══ The data

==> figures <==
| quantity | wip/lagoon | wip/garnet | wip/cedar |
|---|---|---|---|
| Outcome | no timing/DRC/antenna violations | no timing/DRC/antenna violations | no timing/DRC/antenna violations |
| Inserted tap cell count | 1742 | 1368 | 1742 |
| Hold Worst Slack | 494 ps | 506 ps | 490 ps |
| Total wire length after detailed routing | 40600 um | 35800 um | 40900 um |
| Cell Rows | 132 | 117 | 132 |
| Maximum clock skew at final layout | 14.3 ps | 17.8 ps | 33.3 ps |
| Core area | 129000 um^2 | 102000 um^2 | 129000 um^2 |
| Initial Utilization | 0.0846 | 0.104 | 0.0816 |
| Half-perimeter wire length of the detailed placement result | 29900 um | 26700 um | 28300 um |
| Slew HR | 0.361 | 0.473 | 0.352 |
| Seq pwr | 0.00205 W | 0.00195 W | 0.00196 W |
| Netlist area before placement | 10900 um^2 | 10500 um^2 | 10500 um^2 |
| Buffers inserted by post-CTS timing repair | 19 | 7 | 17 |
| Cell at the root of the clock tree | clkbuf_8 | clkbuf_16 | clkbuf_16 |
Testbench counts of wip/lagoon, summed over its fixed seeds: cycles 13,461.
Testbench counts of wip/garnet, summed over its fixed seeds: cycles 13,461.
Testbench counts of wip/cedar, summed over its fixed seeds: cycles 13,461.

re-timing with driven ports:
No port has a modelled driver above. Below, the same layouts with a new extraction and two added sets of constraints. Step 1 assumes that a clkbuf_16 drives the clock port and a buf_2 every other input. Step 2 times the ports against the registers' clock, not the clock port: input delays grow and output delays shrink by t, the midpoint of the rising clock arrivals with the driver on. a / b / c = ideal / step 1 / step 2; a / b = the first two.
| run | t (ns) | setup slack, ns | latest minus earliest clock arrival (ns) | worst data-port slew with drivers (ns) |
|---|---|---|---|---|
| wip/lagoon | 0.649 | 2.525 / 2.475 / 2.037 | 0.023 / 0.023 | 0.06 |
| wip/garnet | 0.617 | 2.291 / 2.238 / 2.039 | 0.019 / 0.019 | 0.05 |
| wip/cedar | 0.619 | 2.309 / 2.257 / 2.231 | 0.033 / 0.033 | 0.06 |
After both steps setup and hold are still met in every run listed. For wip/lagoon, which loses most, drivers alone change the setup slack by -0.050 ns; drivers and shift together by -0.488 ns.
This is an optimization exercise on Yosys and OpenROAD, whose aim is small area, a short achievable clock period and few clock cycles, not a production implementation. Only simulation tests tie the RTL to the original design; equivalence was not proved. No activity file was given, so power comes from the tool's default toggle rates.

Setup of the baseline:
Design bf_top, start of the top module:
module bf_top (
	input logic clk,
	input logic clr,
	input logic wb_cyc,
	input logic wb_stb,
	input logic wb_we,
	input bf_pkg::wb_adr_t wb_adr,
	input bf_pkg::wb_dat_t wb_dat_w,
	output bf_pkg::wb_dat_t wb_dat_r,
	output logic wb_ack
);
	localparam logic [6:0] INF = 7'd127;
	localparam logic [3:0] WAIT_MAX = 4'd13;  
	function automatic logic [31:0] prefix_or(input logic [31:0] x);
		logic [31:0] p;
		p = x;
		for (int s = 1; s < 32; s = s * 2)
			p = p | (p << s);
		prefix_or = p;
	endfunction
	function automatic logic [4:0] first_set(input logic [31:0] x);
		logic [31:0] oh;
		oh = x & ~(prefix_or(x) << 1);
		for (int b = 0; b < 5; b++) begin
			first_set[b] = 1'b0;
			for (int i = 0; i < 32; i++)
				if (((i >> b) & 1) == 1) first_set[b] = first_set[b] | oh[i];
		end
	endfunction
	function automatic logic [4:0] next_set(input logic [31:0] x, input logic [31:0] gt);
		logic [31:0] hi;
		hi = x & gt;
		next_set = (|hi) ? first_set(hi) : first_set(x);
	endfunction
	bf_pkg::edge_word_t edge_mem [bf_pkg::EDGE_DEPTH];
	bf_pkg::dist_t dist_mem [bf_pkg::NODE_COUNT];
	bf_pkg::node_t pred_mem [bf_pkg::NODE_COUNT];
	logic busy;
	logic init;  
	logic ph;  
	logic run_done;
	logic path_ready;
	logic walking;
	logic erd;  
	bf_pkg::node_t ra;
	logic [3:0] wcnt;
	bf_pkg::node_t source;
	bf_pkg::node_t dest;
	bf_pkg::plen_t path_len;
	logic ewq;
	bf_pkg::node_t ewa;
	bf_pkg::edge_word_t ewd;
	logic [31:0] dirty;
	bf_pkg::node_t cur;
	bf_pkg::weight_t e_w;
	bf_pkg::node_t e_u;  
	bf_pkg::node_t e_v;
	bf_pkg::node_t pe0q, pe1q;  
	bf_pkg::dist_t duq;
	logic wbe;
	bf_pkg::node_t wbv, wbu;
	bf_pkg::dist_t wbd;
	bf_pkg::dist_t dvq;
	logic [5:0] pi;  
	bf_pkg::node_t cp8, cp16, cp24;
	logic pend;
	logic a_edge, a_path, a_src, a_dst, a_stat;
	assign pend = wb_cyc && wb_stb && !wb_ack;
  ...
Size in the first run: ~6000 cells after synthesis, roughly 1000 flip-flops.
make LEC_CHECK=0 ABC_AREA=1 CAP_MARGIN=20 CORE_MARGIN=2 CORE_UTILIZATION=40 SETUP_SLACK_MARGIN=2 SLEW_MARGIN=20 finish   # period 6.0 ns
run.sh (not shown) runs the stock make flow with config.mk's settings and CLKGATE_MAP_FILE= SYNTH_SCRIPT=/design/flow/synth_recipe.tcl, a recipe that flattens the netlist after the stock synthesis.
Testbench counts of the baseline, summed over its fixed seeds: cycles 8,804.
> inputs changed (the baseline -> the candidate)
-- flow/design.v --
<<< the baseline, line 88
	bf_pkg::node_t e_v;
	bf_pkg::node_t pe0q, pe1q;  
	bf_pkg::dist_t duq;
	logic wbe;
	bf_pkg::node_t wbv, wbu;
	bf_pkg::dist_t wbd;
	bf_pkg::dist_t dvq;
	logic [5:0] pi;  
>>> the candidate, line 88
	bf_pkg::node_t e_v;
	bf_pkg::node_t pe0q, pe1q;  
	logic [7:0] sumq;
	bf_pkg::dist_t dvq;
	logic [5:0] pi;  
<<< the baseline, line 122
	bf_pkg::dist_t du, dv;
	logic r_go, s_go, upd;
	logic [7:0] sum;
	logic [31:0] gt, d0, d1;
	bf_pkg::node_t esel;
	bf_pkg::edge_word_t ew;
	logic z0, z1;
	assign du = (wbe && wbv == e_u) ? wbd : dist_mem[e_u];
	assign dv = (wbe && wbv == e_v) ? wbd : dist_mem[e_v];
	assign r_go = busy && !init && ph;
	assign s_go = busy && !init && !ph && !erd;
	assign sum = {1'b0, duq} + {4'b0000, e_w};
	assign upd = s_go && (sum < {1'b0, dvq});
	always_comb begin
		for (int k = 0; k < 32; k++)
>>> the candidate, line 119
	bf_pkg::dist_t du, dv;
	logic r_go, s_go, upd;
	logic [31:0] gt, d0, d1;
	bf_pkg::node_t esel;
	bf_pkg::edge_word_t ew;
	logic z0, z1;
	assign du = dist_mem[e_u];
	assign dv = dist_mem[e_v];
	assign r_go = busy && !init && ph;
	assign s_go = busy && !init && !ph && !erd;
	assign upd = s_go && (sumq < {1'b0, dvq});
	always_comb begin
		for (int k = 0; k < 32; k++)
<<< the baseline, line 141
	assign z0 = d0 == '0;
	assign z1 = d1 == '0;
	bf_pkg::node_t sel0;
	logic [31:0] oh0, oh1, ohs;
	assign sel0 = erd ? ra : pe0q;
	assign oh0 = 32'd1 << sel0;
	assign oh1 = 32'd1 << pe1q;
	assign ohs = upd ? oh1 : oh0;
	assign esel = upd ? pe1q : pe0q;
	always_comb begin
		ew = '0;
		for (int k = 0; k < 32; k++)
			ew = ew | (edge_mem[k] & {14{ohs[k]}});
	end
	bf_pkg::node_t n1;
	logic stop, wfin;
>>> the candidate, line 136
	assign z0 = d0 == '0;
	assign z1 = d1 == '0;
	assign esel = upd ? pe1q : (erd ? ra : pe0q);
	assign ew = edge_mem[esel];
	bf_pkg::node_t n1;
	logic stop, wfin;
<<< the baseline, line 205
			busy <= 1'b0;
			init <= 1'b0;
			wbe <= 1'b0;
			ph <= 1'b0;
			run_done <= 1'b0;
>>> the candidate, line 190
			busy <= 1'b0;
			init <= 1'b0;
			ph <= 1'b0;
			run_done <= 1'b0;
<<< the baseline, line 218
			ewq <= ewr;
			init <= src_go;
			wbe <= upd;
			if (src_go) begin
				busy <= 1'b1;
>>> the candidate, line 202
			ewq <= ewr;
			init <= src_go;
			if (src_go) begin
				busy <= 1'b1;
<<< the baseline, line 273
		if (init) begin
			pe0q <= first_set(match);
			duq <= INF;
		end else if (r_go) begin
			pe0q <= next_set(d0, gt);
			pe1q <= next_set(d1, gt);
			duq <= du;
			dvq <= dv;
		end
>>> the candidate, line 256
		if (init) begin
			pe0q <= first_set(match);
			sumq <= 8'hff;
		end else if (r_go) begin
			pe0q <= next_set(d0, gt);
			pe1q <= next_set(d1, gt);
			sumq <= {1'b0, du} + {4'b0000, e_w};
			dvq <= dv;
		end
<<< the baseline, line 283
			dirty <= match;
		end else if (s_go) begin
			dirty <= (upd ? d1 : d0) & ~ohs;
			cur <= esel;
		end
>>> the candidate, line 266
			dirty <= match;
		end else if (s_go) begin
			dirty <= (upd ? d1 : d0) & ~(32'd1 << esel);
			cur <= esel;
		end
<<< the baseline, line 298
			if (init)
				dist_mem[i] <= (5'(i) == source) ? 7'd0 : INF;
			else if (wbe && wbv == 5'(i)) begin
				dist_mem[i] <= wbd;
				pred_mem[i] <= wbu;
			end
		end
		if (dst_go)
			dest <= wb_dat_w[4:0];
		if (upd) begin
			wbv <= e_v;
			wbu <= e_u;
			wbd <= sum[6:0];
		end
		if (walking) begin
			if (pi == 6'd8) cp8 <= e_u;
>>> the candidate, line 281
			if (init)
				dist_mem[i] <= (5'(i) == source) ? 7'd0 : INF;
			else if (upd && e_v == 5'(i)) begin
				dist_mem[i] <= sumq[6:0];
				pred_mem[i] <= e_u;
			end
		end
		if (dst_go)
			dest <= wb_dat_w[4:0];
		if (walking) begin
			if (pi == 6'd8) cp8 <= e_u;
Findings:
Comparing the candidate and the baseline, the lower minimum clock period after layout is on the candidate. Per the comparison of the candidate with the baseline, via count normalized by instance count now smaller, data required time of the critical path now larger, clock share of power now smaller, worst setup margin now larger. Going from the baseline to the candidate, actual slew at the worst max-slew pin now smaller; largest driver fanout on the critical path now larger; flip-flop and latch count now smaller. Summary: with the baseline as the reference, total number of multi-input combinational cells in the candidate moved up slightly. Cmp the candidate vs the baseline: global-route wire length before repair lower in the candidate. Routed wire in the candidate totals less than in the baseline. Comparing the candidate and the baseline, combinational gate power is higher on the candidate. The candidate vs the baseline — period utilization dropped 5.7 points. Across both runs, overall via count from detail_route was lower for the candidate than for the baseline.
Testbench counts of the candidate, summed over its fixed seeds: cycles 8,804.

[separate check: timing with driven ports]
Ports are ideal in the flow. The routed layouts listed here were re-timed in OpenROAD. Step 1 (the two cells are an assumption about what drives the block):
set clk [get_ports {clk}]
set_driving_cell -lib_cell sky130_fd_sc_hd__clkbuf_16 $clk
set_driving_cell -lib_cell sky130_fd_sc_hd__buf_2 [delete_from_list [all_inputs] $clk]
Step 2, shift: input delay + t, output delay - t, t = (earliest + latest rising clock arrival at the registers) / 2. This alone moves slack from input paths to output paths. Slacks: ideal / step 1 / step 2; pairs: ideal / step 1.
run | t, ns | setup slack, ns | worst setup path at the end | worst register clock-pin slew, ns | pins driven straight from the clock port
the baseline | 0.825 | 1.703 / 1.703 / 1.703 | register to register | 0.07 / 0.07 | 1
the candidate | 0.828 | 2.042 / 2.042 / 1.602 | input to register | 0.08 / 0.08 | 1
After both steps every run listed still meets setup and hold. The setup slack of the candidate, which loses most, moves by 0.000 ns with the drivers and by -0.440 ns with both steps.
Source: an optimization exercise on an open RTL-to-GDS flow (aim: small area, a short achievable clock period and few clock cycles per item). Production flows keep margins and buffers that such runs may drop. The RTL was checked by simulation tests, not by an equivalence proof against the original design.

**run.sh**
```bash
#!/bin/bash
# synth_recipe.tcl (not shown) runs the flow's synth.tcl, then flattens the netlist and writes it again
# the make line also repeats each setting of config.mk as NAME=value (left out here)
make -C /OpenROAD-flow-scripts/flow DESIGN_CONFIG=/design/flow/config.mk WORK_HOME=/design/flow/orfs CLKGATE_MAP_FILE= SYNTH_SCRIPT=/design/flow/synth_recipe.tcl finish
```
**constraint.sdc**
```tcl
create_clock -name core_clock -period 10.0 [get_ports {clock}]
set_input_delay 2.0000 -clock core_clock [delete_from_list [all_inputs] [get_ports {clock}]]
set_output_delay 2.0000 -clock core_clock [all_outputs]
set_load 0.01 [all_outputs]
```
Source: an optimization exercise on an open RTL-to-GDS flow (aim: small area and a short achievable clock period). Production flows keep margins and buffers that such runs may drop. Where RTL was checked, it was by simulation tests only, not by an equivalence proof against the original. Power and IR drop assume default switching activity.

==> flow/design.v (excerpt) <==
module csr_unit (
    input  logic                      clk,
    input  logic                      rst,
    input  logic                      new_request,
    input  logic [12-1:0]    csr_addr,
    input  logic [1:0]                csr_op,
    input  logic [32-1:0]      rs1,
    input  logic                      read_regs,
    input  logic                      commit,
    input  logic                      exception_valid,
    input  logic [4-1:0]   exception_code,
    input  logic [32-1:0]      exception_pc,
    input  logic                      mret,
    input  logic                      instruction_complete,
    output logic                      csr_exception,
    output logic [32-1:0]      wb_csr,
    output logic [32-1:0]      trap_pc,
    output logic [32-1:0]      csr_mepc,
    output logic [1:0]                current_privilege
);
    logic        pm;
    logic        pm_dec;
    logic        mie, mpie;
    logic [1:0]  mpp;
    logic [31:2] mtvec;
    logic [31:2] mepc;
    logic [31:0] mcause;
    logic [31:0] mscratch;
    logic [63:0] mcycle;
    logic [63:0] minstret;
    logic        instret_inc;
    logic [11:0] a;
    assign a = csr_addr;
    csr_illegal illegal_i (
        .a           (a),
        .new_request (new_request),
        .pm          (pm_dec),
        .illegal     (csr_exception)
    );
    logic [31:0] wd, wdr;
    always_comb begin
        case (csr_op)
            2'b10:   wd = wb_csr | rs1;
            2'b11:   wd = wb_csr & ~rs1;
            default: wd = rs1;
        endcase
    end
    assign wdr = wd & {32{!rst}};
    logic we_mstatus, en_mtvec, en_mscratch, en_mepc, en_mcause;
    logic sel_cyc_lo, sel_cyc_hi, sel_ins_lo, sel_ins_hi, ncin_cyc, ncin_ins;
    logic s_st, s_isa, s_tv, s_sc, s_ep, s_ca, s_cl, s_ch, s_il, s_ih;
    csr_wdec wdec_i (
        .a           (a),
        .read_regs   (read_regs),
        .commit      (commit),
        .pm          (pm),
  ...
clock: 4.2 ns
lec_check: 0
cap_margin: 20
core_margin: 2
core_utilization: 40
cts_buf_list: sky130_fd_sc_hd__clkbuf_8
cts_cluster_diameter: 60
cts_cluster_size: 12
setup_slack_margin: 1.8
slew_margin: 20
synth_hierarchical: 1
tns_end_percent: 10
standard.sh (not shown) runs the stock make flow with config.mk's settings and CLKGATE_MAP_FILE= SYNTH_SCRIPT=/design/flow/synth_recipe.tcl, a recipe that flattens the netlist after the stock synthesis.
==> flow/flow/run.sh <==
#!/bin/bash
# Standard layout (standard.sh) with these changes:
# - the port buffers are inserted as buf_1 (later repair sizes them up where needed);
# - before floorplan, every combinational cell off the csr_exception path is set to
#   the smallest drive strength of its function (downsize.tcl); the floorplan,
#   placement and CTS repair steps then size up what timing, slew and capacitance need;
# - after global placement, the input buffers feeding the csr_exception path are
#   set to buf_8 (portbuf.tcl).
# ORFS writes each step's full log under orfs/logs/; make's output goes to standard.log.
set -euo pipefail
here="$(cd "$(dirname "${BASH_SOURCE[0]}")" && pwd)"
export BUFFER_PORTS_ARGS="-buffer_cell sky130_fd_sc_hd__buf_1"
export PRE_FLOORPLAN_TCL="$here/downsize.tcl"
export POST_GLOBAL_PLACE_TCL="$here/portbuf.tcl"
bash standard.sh finish > standard.log 2>&1
Other scripts of this flow, unchanged in this note and not shown: flow/flow/cone.tcl, flow/flow/downsize.tcl, flow/flow/portbuf.tcl
Rerun with:
--- a/flow/config.mk
+++ b/flow/config.mk
@@ -13,5 +13,4 @@
 export CTS_CLUSTER_SIZE = 12
-export SETUP_SLACK_MARGIN = 1.8
+export SETUP_SLACK_MARGIN = 1.7
 export SLEW_MARGIN = 20
 export SYNTH_HIERARCHICAL = 1
-export TNS_END_PERCENT = 10
=>
- fmax goes up by about 1.7%
- core utilization is about the same
- non-clock buffer count does not change
- critical path depth rises by 2
- setup slack gets better by 0.043 ns
- final area stays flat
- combinational power drops by about 1%
- wire length shrinks by 1.3%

════

Word for word, restate the lines above from the line containing "0.00196 W |" through the line containing "0.033 | 0.06 |", with both included and nothing else.

| Seq pwr | 0.00205 W | 0.00195 W | 0.00196 W |
| Netlist area before placement | 10900 um^2 | 10500 um^2 | 10500 um^2 |
| Buffers inserted by post-CTS timing repair | 19 | 7 | 17 |
| Cell at the root of the clock tree | clkbuf_8 | clkbuf_16 | clkbuf_16 |
Testbench counts of wip/lagoon, summed over its fixed seeds: cycles 13,461.
Testbench counts of wip/garnet, summed over its fixed seeds: cycles 13,461.
Testbench counts of wip/cedar, summed over its fixed seeds: cycles 13,461.

re-timing with driven ports:
No port has a modelled driver above. Below, the same layouts with a new extraction and two added sets of constraints. Step 1 assumes that a clkbuf_16 drives the clock port and a buf_2 every other input. Step 2 times the ports against the registers' clock, not the clock port: input delays grow and output delays shrink by t, the midpoint of the rising clock arrivals with the driver on. a / b / c = ideal / step 1 / step 2; a / b = the first two.
| run | t (ns) | setup slack, ns | latest minus earliest clock arrival (ns) | worst data-port slew with drivers (ns) |
|---|---|---|---|---|
| wip/lagoon | 0.649 | 2.525 / 2.475 / 2.037 | 0.023 / 0.023 | 0.06 |
| wip/garnet | 0.617 | 2.291 / 2.238 / 2.039 | 0.019 / 0.019 | 0.05 |
| wip/cedar | 0.619 | 2.309 / 2.257 / 2.231 | 0.033 / 0.033 | 0.06 |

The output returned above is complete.